====== Exercise materials
### src/rtl/sr_sat_counter.sv
// Saturating up-counter: increments on inc, sticks at all-ones, never wraps.
module sr_sat_counter #(
    parameter int W = 8
) (
    input  logic         clk,
    input  logic         rst_n,
    input  logic         inc,
    output logic [W-1:0] cnt
);

    localparam logic [W-1:0] CNT_MAX = {W{1'b1}};
    localparam logic [W-1:0] CNT_ONE = W'(1);

    always_ff @(posedge clk or negedge rst_n) begin
        if (!rst_n) begin
            cnt <= '0;
        end else if (inc && (cnt != CNT_MAX)) begin
            cnt <= cnt + CNT_ONE;
        end
    end

endmodule

### config.mk
export PLATFORM = sky130hd
export DESIGN_NAME = sr_sat_counter
export DESIGN_NICKNAME = d
export VERILOG_FILES = /design/src/rtl/sr_sat_counter.sv
export SDC_FILE = /design/constraint.sdc
export NUM_CORES = 1
export LEC_CHECK = 0
export CAP_MARGIN = 15
export CORE_AREA = 2 2 39 41
export CTS_CLUSTER_DIAMETER = 80
export DETAILED_ROUTE_END_ITERATION = 6
export DIE_AREA = 0 0 41 43
export HOLD_SLACK_MARGIN = 0.08
export MAX_ROUTING_LAYER = met4
export PLACE_DENSITY = 0.66
export SYNTH_ARGS = -nofsm -noshare
export SYNTH_HDL_FRONTEND = slang
export SYNTH_SLANG_ARGS = --single-unit
### constraint.sdc
create_clock -name clk -period 1.7 [get_ports clk]
set_input_delay 0.17 -clock clk [delete_from_list [all_inputs] [get_ports clk]]
set_output_delay 0.17 -clock clk [all_outputs]
set_load 0.05 [all_outputs]
File: config.mk
export PLATFORM = sky130hd
export DESIGN_NAME = neuron_mac_flat
export DESIGN_NICKNAME = d
export VERILOG_FILES = /design/src/rtl/neuron_mac_if.sv /design/src/rtl/neuron_mac.sv /design/src/flat_wrapper.sv
export SDC_FILE = /design/constraint.sdc
export NUM_CORES = 1
export LEC_CHECK = 0
export ABC_AREA = 1
export ABC_CLOCK_PERIOD_IN_PS = 3650
export BUFFER_PORTS_ARGS = -buffer_cell sky130_fd_sc_hd__buf_2
export CORE_MARGIN = 10
export CORE_UTILIZATION = 53
export DETAILED_ROUTE_END_ITERATION = 10
export GPL_TIMING_DRIVEN = 1
export PLACE_DENSITY = 0.7
export SYNTH_ARGS = -nofsm -noshare
export SYNTH_HDL_FRONTEND = slang
export SYNTH_SLANG_ARGS = --single-unit
File: constraint.sdc
create_clock -name clk -period 3.65 [get_ports clk]
set_clock_uncertainty 0.15 [all_clocks]
set_input_delay 0.73 -clock clk [delete_from_list [all_inputs] [get_ports clk]]
set_output_delay 0.73 -clock clk [all_outputs]
set_load 0.01 [all_outputs]
File: src/rtl/neuron_mac_if.sv
// Beat stream into a neuron accumulator and finished-sum handoff to the activation stage.
interface neuron_mac_if #(
  parameter int dataWidth   = 16,
  parameter int weightWidth = 16,
  parameter int sumWidth    = 32
);
  logic                   in_valid;
  logic                   in_ready;
  logic [dataWidth-1:0]   in_data;
  logic [weightWidth-1:0] in_weight;
  logic [dataWidth-1:0]   bias;
  logic                   out_valid;
  logic                   out_ready;
  logic [sumWidth-1:0]    out_sum;

  modport master (
    input  in_valid, in_data, in_weight, bias, out_ready,
    output in_ready, out_valid, out_sum
  );
  modport slave (
    output in_valid, in_data, in_weight, bias, out_ready,
    input  in_ready, out_valid, out_sum
  );
endinterface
============
The problem –
Reproduce exactly the line containing "set_clock_uncertainty 0.15 [all_clocks]" and every line after it through the end of the records above, and nothing else.

Written solution –
set_clock_uncertainty 0.15 [all_clocks]
set_input_delay 0.73 -clock clk [delete_from_list [all_inputs] [get_ports clk]]
set_output_delay 0.73 -clock clk [all_outputs]
set_load 0.01 [all_outputs]
File: src/rtl/neuron_mac_if.sv
// Beat stream into a neuron accumulator and finished-sum handoff to the activation stage.
interface neuron_mac_if #(
  parameter int dataWidth   = 16,
  parameter int weightWidth = 16,
  parameter int sumWidth    = 32
);
  logic                   in_valid;
  logic                   in_ready;
  logic [dataWidth-1:0]   in_data;
  logic [weightWidth-1:0] in_weight;
  logic [dataWidth-1:0]   bias;
  logic                   out_valid;
  logic                   out_ready;
  logic [sumWidth-1:0]    out_sum;

  modport master (
    input  in_valid, in_data, in_weight, bias, out_ready,
    output in_ready, out_valid, out_sum
  );
  modport slave (
    output in_valid, in_data, in_weight, bias, out_ready,
    input  in_ready, out_valid, out_sum
  );
endinterface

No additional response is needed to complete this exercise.